On Mon, 26 Dec 2016 20:44:40 +0100
"Enrico Weigelt, metux IT consult" <***@gr13.net> wrote:
> On 25.12.2016 22:58, Michael T. Pope wrote:
> > There is usually only zero, one, or two game objects (client + server).
>
> Are client and server both running in the same process ?
Yes in single player, no in multiplayer. For game play purposes there is
no need for them to be in the same process in single player either. OTOH
for development purposes, debug mode is pretty much useless without access
to the server in the client, and FreeCol is *not* at a stage where we can
do without debug mode yet.
> In which ways do these two instances differ ?
None AFAICT.
> Another open question: what about the Specification class ? Can there
> be multiple instances at the same time ?
Specification is a field in Game. It should follow the same pattern as
Game. Sometimes the Specification field in the client or server Game is
null, sometimes it is changed, and then messaging occurs to synchronize it
with the other party and the other clients. IIRC this can only happen
independently of Game at the pre-game stage (see Game + MapGenerator
Options). Once the Game starts, Specification should not change.
> Ah, AI players are basicly just usual players ?

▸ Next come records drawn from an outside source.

**src/rtl/loader_pkg.sv**
```systemverilog
// Shared types and constants for the program loader and its byte assembler.
package loader_pkg;

    localparam int unsigned BYTES_PER_WORD = 4;
    localparam int unsigned HDR_WIDTH      = 16;

    typedef enum logic [2:0] {
        StIdle,
        StHdrLo,
        StHdrHi,
        StData,
        StWrite,
        StDone,
        StErr
    } loader_state_t;

endpackage

```
**src/rtl/byte_assembler.sv**
```systemverilog
// Packs little-endian bytes into a word; word_o shows the word including the byte being loaded.
module byte_assembler
    import loader_pkg::*;
#(
    parameter int unsigned Width = 32
) (
    input  logic             clk_i,
    input  logic             rst_ni,
    input  logic             load_i,
    input  logic [7:0]       byte_i,
    input  logic             clear_i,
    output logic [Width-1:0] word_o,
    output logic             word_full_o
);

    logic [Width-1:0] word_q, word_d;
    logic [1:0]       cnt_q, cnt_d;

    always_comb begin
        word_d = word_q;
        cnt_d  = cnt_q;
        if (clear_i) begin
            cnt_d = '0;
        end else if (load_i) begin
            // First byte ends up in [7:0] after four shifts.
            word_d = {byte_i, word_q[Width-1:8]};
            cnt_d  = cnt_q + 2'd1;
        end
    end

    always_ff @(posedge clk_i) begin
        if (!rst_ni) begin
            word_q <= '0;
            cnt_q  <= '0;
        end else begin
            word_q <= word_d;
            cnt_q  <= cnt_d;
        end
    end

    assign word_o      = word_d;
    assign word_full_o = load_i && !clear_i && (cnt_q == 2'(BYTES_PER_WORD - 1));

endmodule

```
**src/rtl/program_loader.sv**
```systemverilog
// Streams a length-prefixed byte image into instruction memory while holding the core.
module program_loader
    import loader_pkg::*;
#(
    parameter int unsigned WIDTH      = 32,
    parameter int unsigned ADDR_WIDTH = 11
) (
    input  logic                  clk_i,
    input  logic                  rst_ni,
    input  logic                  start_i,
    input  logic                  byte_valid_i,
    input  logic [7:0]            byte_data_i,
    output logic                  byte_ready_o,
    output logic                  flash_en_o,
    output logic [ADDR_WIDTH-1:0] flash_addr_o,
    output logic [WIDTH-1:0]      flash_data_o,
    output logic                  cpu_hold_o,
    output logic                  busy_o,
    output logic                  done_o,
    output logic                  error_o
);

    localparam int unsigned IdxW = ADDR_WIDTH + 1;

    loader_state_t         state_q, state_d;
    logic [HDR_WIDTH-1:0]  n_q, n_d;
    logic [IdxW-1:0]       idx_q, idx_d;
    logic [ADDR_WIDTH-1:0] flash_addr_q, flash_addr_d;
    logic [WIDTH-1:0]      flash_data_q, flash_data_d;

    logic                  accept;
    logic [HDR_WIDTH-1:0]  n_full;
    logic                  n_ok;
    logic                  last_word;
    logic                  asm_load, asm_clear, asm_full;
    logic [WIDTH-1:0]      asm_word;

    assign byte_ready_o = (state_q == StHdrLo) || (state_q == StHdrHi) || (state_q == StData);
    assign accept       = byte_valid_i && byte_ready_o;
    assign n_full       = {byte_data_i, n_q[7:0]};
    assign n_ok         = (n_full != '0) && (32'(n_full) <= (32'd1 << ADDR_WIDTH));
    assign last_word    = (HDR_WIDTH'(idx_q) == (n_q - HDR_WIDTH'(1)));
    assign asm_load     = (state_q == StData) && accept;
    assign asm_clear    = (state_q == StHdrHi) && accept;

    byte_assembler #(
        .Width(WIDTH)
    ) u_byte_assembler (
        .clk_i      (clk_i),
        .rst_ni     (rst_ni),
        .load_i     (asm_load),
        .byte_i     (byte_data_i),
        .clear_i    (asm_clear),
        .word_o     (asm_word),
        .word_full_o(asm_full)
    );

    always_comb begin
        state_d      = state_q;
        n_d          = n_q;
        idx_d        = idx_q;
        flash_addr_d = flash_addr_q;
        flash_data_d = flash_data_q;
        case (state_q)
            StIdle, StDone, StErr: begin
                if (start_i) state_d = StHdrLo;
            end
            StHdrLo: begin
                if (accept) begin
                    n_d[7:0] = byte_data_i;
                    state_d  = StHdrHi;
                end
            end
            StHdrHi: begin
                if (accept) begin
                    n_d[15:8] = byte_data_i;
                    idx_d     = '0;
                    state_d   = n_ok ? StData : StErr;
                end
            end
            StData: begin
                if (asm_full) begin
                    flash_addr_d = idx_q[ADDR_WIDTH-1:0];
                    flash_data_d = asm_word;
                    state_d      = StWrite;
                end
            end
            StWrite: begin
                if (last_word) begin
                    state_d = StDone;
                end else begin
                    idx_d   = idx_q + IdxW'(1);
                    state_d = StData;
                end
            end
            default: state_d = StIdle;
        endcase
    end

    always_ff @(posedge clk_i) begin
        if (!rst_ni) begin
            state_q      <= StIdle;
            n_q          <= '0;
            idx_q        <= '0;
            flash_addr_q <= '0;
            flash_data_q <= '0;
        end else begin
            state_q      <= state_d;
            n_q          <= n_d;
            idx_q        <= idx_d;
            flash_addr_q <= flash_addr_d;
            flash_data_q <= flash_data_d;
        end
    end

    assign flash_en_o   = (state_q == StWrite);
    assign flash_addr_o = flash_addr_q;
    assign flash_data_o = flash_data_q;
    assign cpu_hold_o   = (state_q != StDone);
    assign busy_o       = byte_ready_o || (state_q == StWrite);
    assign done_o       = (state_q == StDone);
    assign error_o      = (state_q == StErr);

endmodule

```
**config.mk**
```make
export PLATFORM = sky130hd
export DESIGN_NAME = program_loader
export DESIGN_NICKNAME = d
export VERILOG_FILES = /design/src/rtl/loader_pkg.sv /design/src/rtl/byte_assembler.sv /design/src/rtl/program_loader.sv
export SDC_FILE = /design/constraint.sdc
export NUM_CORES = 1
export LEC_CHECK = 0
export BUFFER_PORTS_ARGS = -buffer_cell sky130_fd_sc_hd__buf_2
export CAP_MARGIN = 20
export CORE_ASPECT_RATIO = 1.2
export CORE_MARGIN = 2
export CORE_UTILIZATION = 61
export CTS_CLUSTER_DIAMETER = 150
export DETAILED_ROUTE_END_ITERATION = 7
export GPL_TIMING_DRIVEN = 0
export PLACE_DENSITY = 0.84
export SYNTH_ARGS = -nofsm -noshare
export SYNTH_HDL_FRONTEND = slang
export SYNTH_SLANG_ARGS = --single-unit
```
**constraint.sdc**
```tcl
create_clock -name clk_i -period 7.5 [get_ports clk_i]
set_clock_uncertainty 0.1 [all_clocks]
set_input_delay 1.5 -clock clk_i [delete_from_list [all_inputs] [get_ports clk_i]]
set_output_delay 1.5 -clock clk_i [all_outputs]
set_load 0.02 [all_outputs]
```
$ cat config.mk
export PLATFORM = sky130hd
export DESIGN_NAME = ddr4_cs_n_lane_ctrl
export DESIGN_NICKNAME = d
export VERILOG_FILES = /design/src/rtl/ddr4_phy_pkg.sv /design/src/rtl/ddr4_cs_n_lane_ctrl_if.sv /design/src/rtl/ddr4_dly_step_ctrl.sv /design/src/rtl/ddr4_cs_n_lane_ctrl.sv
export SDC_FILE = /design/constraint.sdc
export NUM_CORES = 1
export LEC_CHECK = 0
export CORE_MARGIN = 4
export CORE_UTILIZATION = 52
export DETAILED_ROUTE_END_ITERATION = 7
export PLACE_DENSITY = 0.8
export SLEW_MARGIN = 20
export SYNTH_ARGS = -nofsm -noshare
export SYNTH_HDL_FRONTEND = slang
export SYNTH_SLANG_ARGS = --single-unit
$ cat constraint.sdc
create_clock -name FAB_CLK -period 2.15 [get_ports FAB_CLK]
set_clock_uncertainty 0.15 [all_clocks]
set_input_delay 0.43 -clock FAB_CLK [delete_from_list [all_inputs] [get_ports FAB_CLK]]
set_output_delay 0.43 -clock FAB_CLK [all_outputs]
set_load 0.005 [all_outputs]
### config.mk
export PLATFORM = sky130hd
export DESIGN_NAME = add16_stream_ctrl
export DESIGN_NICKNAME = d
export VERILOG_FILES = /design/src/rtl/add16_stream_ctrl.sv
export SDC_FILE = /design/constraint.sdc
export NUM_CORES = 1
export LEC_CHECK = 0
export BUFFER_PORTS_ARGS = -buffer_cell sky130_fd_sc_hd__buf_2
export CORE_MARGIN = 1
export CORE_UTILIZATION = 23
export CTS_CLUSTER_SIZE = 40
export DETAILED_ROUTE_END_ITERATION = 7
export PLACE_DENSITY = 0.45
export SLEW_MARGIN = 20
export SYNTH_ARGS = -nofsm -noshare
export SYNTH_HDL_FRONTEND = slang
export SYNTH_SLANG_ARGS = --single-unit
### constraint.sdc
create_clock -name clk -period 4.27 [get_ports clk]
set_clock_uncertainty 0.15 [all_clocks]
set_input_delay 0.854 -clock clk [delete_from_list [all_inputs] [get_ports clk]]
set_output_delay 0.854 -clock clk [all_outputs]
set_load 0.02 [all_outputs]
===== src/rtl/iob_eth_mii_rx_pkg.sv =====
// Shared definitions for the MII receive framer: FSM states, nibble codes,
// CRC-32 constants and the layout of a FIFO entry.
package iob_eth_mii_rx_pkg;

  typedef enum logic [2:0] {
    ST_IDLE,
    ST_PRE,
    ST_LO,
    ST_HI,
    ST_DROP
  } rx_state_t;

  localparam logic [3:0] PRE_NIB = 4'h5;
  localparam logic [3:0] SFD_NIB = 4'hD;

  localparam logic [31:0] CRC_POLY    = 32'h04C11DB7;
  localparam logic [31:0] CRC_INIT    = 32'hFFFFFFFF;
  localparam logic [31:0] CRC_RESIDUE = 32'hC704DD7B;

  localparam int unsigned ENTRY_W  = 10;
  localparam int unsigned BYTE_LSB = 0;
  localparam int unsigned LAST_BIT = 8;
  localparam int unsigned ERR_BIT  = 9;

  function automatic logic [31:0] bit_rev32(input logic [31:0] v);
    logic [31:0] r;
    r = '0;
    for (int unsigned i = 0; i < 32; i++) r[i] = v[31-i];
    return r;
  endfunction

  // LSB-first CRC-32 update; the register therefore holds the reflected form
  function automatic logic [31:0] crc32_byte(input logic [31:0] crc, input logic [7:0] b);
    logic [31:0] c;
    c = crc ^ {24'h0, b};
    for (int unsigned i = 0; i < 8; i++)
      c = c[0] ? ((c >> 1) ^ bit_rev32(CRC_POLY)) : (c >> 1);
    return c;
  endfunction

endpackage


===== src/rtl/iob_eth_mii_rx_framer_if.sv =====
// Byte-stream handshake from the framer FIFO head toward the ethernet core.
interface iob_eth_mii_rx_framer_if;
  logic [7:0] data_o;
  logic       valid_o;
  logic       last_o;
  logic       err_o;
  logic       ready_i;

  modport master (output data_o, output valid_o, output last_o, output err_o, input ready_i);
  modport slave  (input data_o, input valid_o, input last_o, input err_o, output ready_i);
endinterface


===== src/rtl/iob_eth_mii_rx_fifo.sv =====
// Synchronous first-word-fall-through FIFO of framer entries; push and pop
// in the same cycle are allowed even when full.
module iob_eth_mii_rx_fifo
  import iob_eth_mii_rx_pkg::*;
#(
  parameter int unsigned AW = 4
) (
  input  logic               clk_i,
  input  logic               rst_n_i,
  input  logic               push_i,
  input  logic [ENTRY_W-1:0] push_data_i,
  input  logic               pop_i,
  output logic [ENTRY_W-1:0] pop_data_o,
  output logic               full_o,
  output logic               empty_o
);
  localparam int unsigned DEPTH = 2 ** AW;

  logic [ENTRY_W-1:0] mem [DEPTH];
  logic [AW-1:0]      wr_ptr_q;
  logic [AW-1:0]      rd_ptr_q;
  logic [AW:0]        cnt_q;
  logic               do_push;
  logic               do_pop;

  assign full_o     = (cnt_q == (AW+1)'(DEPTH));
  assign empty_o    = (cnt_q == '0);
  assign do_pop     = pop_i & ~empty_o;
  assign do_push    = push_i & (~full_o | do_pop);
  assign pop_data_o = mem[rd_ptr_q];

  always_ff @(posedge clk_i) begin
    if (do_push) mem[wr_ptr_q] <= push_data_i;
  end

  always_ff @(posedge clk_i) begin
    if (!rst_n_i) begin
      wr_ptr_q <= '0;
      rd_ptr_q <= '0;
      cnt_q    <= '0;
    end else begin
      if (do_push) wr_ptr_q <= wr_ptr_q + 1'b1;
      if (do_pop)  rd_ptr_q <= rd_ptr_q + 1'b1;
      if (do_push && !do_pop)      cnt_q <= cnt_q + 1'b1;
      else if (!do_push && do_pop) cnt_q <= cnt_q - 1'b1;
    end
  end

endmodule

Not yet. AIs still essentially live in the server, and exploit the extra
information available to them mercilessly. This has been one of my long
term projects --- slowly decouple the AIs to the point that they *could*
be ordinary players. The major obstacle that remains though is that the
AI is just not smart enough, and still relies on blatant cheating.
> Could they, in theory,
> run in a different process, or on a different machine ?
Not yet, but I have been pushing them in that direction, step by step.
The comms portion of this should all "just work". The next *big* step is
to stop the AIs from directly accessing the server Map.
> > As usual I have to ask what problem you are trying to solve? It sounds
> > like you are worried that the getGame calls are inefficient.
>
> Well, they probably do some overhead, as they seem to be called quite
> often, but I don't know much actually take.
>
> I'll yet have to find out, whether
> a) these functions get inlined
> b) they get jit-compiled at all (according to official docs, a method
> has to be called 1k times before jit gets active)
> c) references to long-lived objects or final refs also get inlined
I think you will find the answer is both Yes and No to all of the above:-).
It is complex and depends on a whole range of compiler, run-time and
system parameters. Consider also, if you find out what *your* machine
does, should we make optimization decisions based on just that one
configuration? Remember that FreeCol is intended to run on three
reasonably distinct operating systems, on <whatever> hardware (within
reason), and is sometimes compiled on site by our users so we can not just
ship .jar files and think we know exactly how they will behave.
> I'm not so confident w/ java profiling,
Neither am I, but I have used various GUI tools and JRE hacks from time to
time when we had a serious bug that was causing a hang or a massive slow
down. I do not recall much detail, but it was not difficult to work out.
Here is a chance for you to learn:-).
> > we need to put our effort into stuff that is *broken*.
>
> Okay, which ones do you suggest ?
I can not improve on wintertime's suggestions.
- If you want to work on optimization the display code has *always* been
the major bottleneck every time I checked (modulo the outright bugs and
hangs). The next big category is almost always due to the client-server
I/O with the hottest routines being low in the Java libraries where the
bytes are being shovelled or where we are waiting for input --- there is
not much we can do about that (not our code), but what we could do is
try to read/write less data. There has not been much effort in that
direction, because we struggle just to get to correctness.
- Yes, GUI.createMiniMapThumbNail is a mess. I think it should be
completely rewritten in the MapEditorController (only place it is
called) as just a simple image creation routine. There is no reason for
it to mess with MiniMaps. This problem is blocking a newly contributed
map from being added, so it is important work.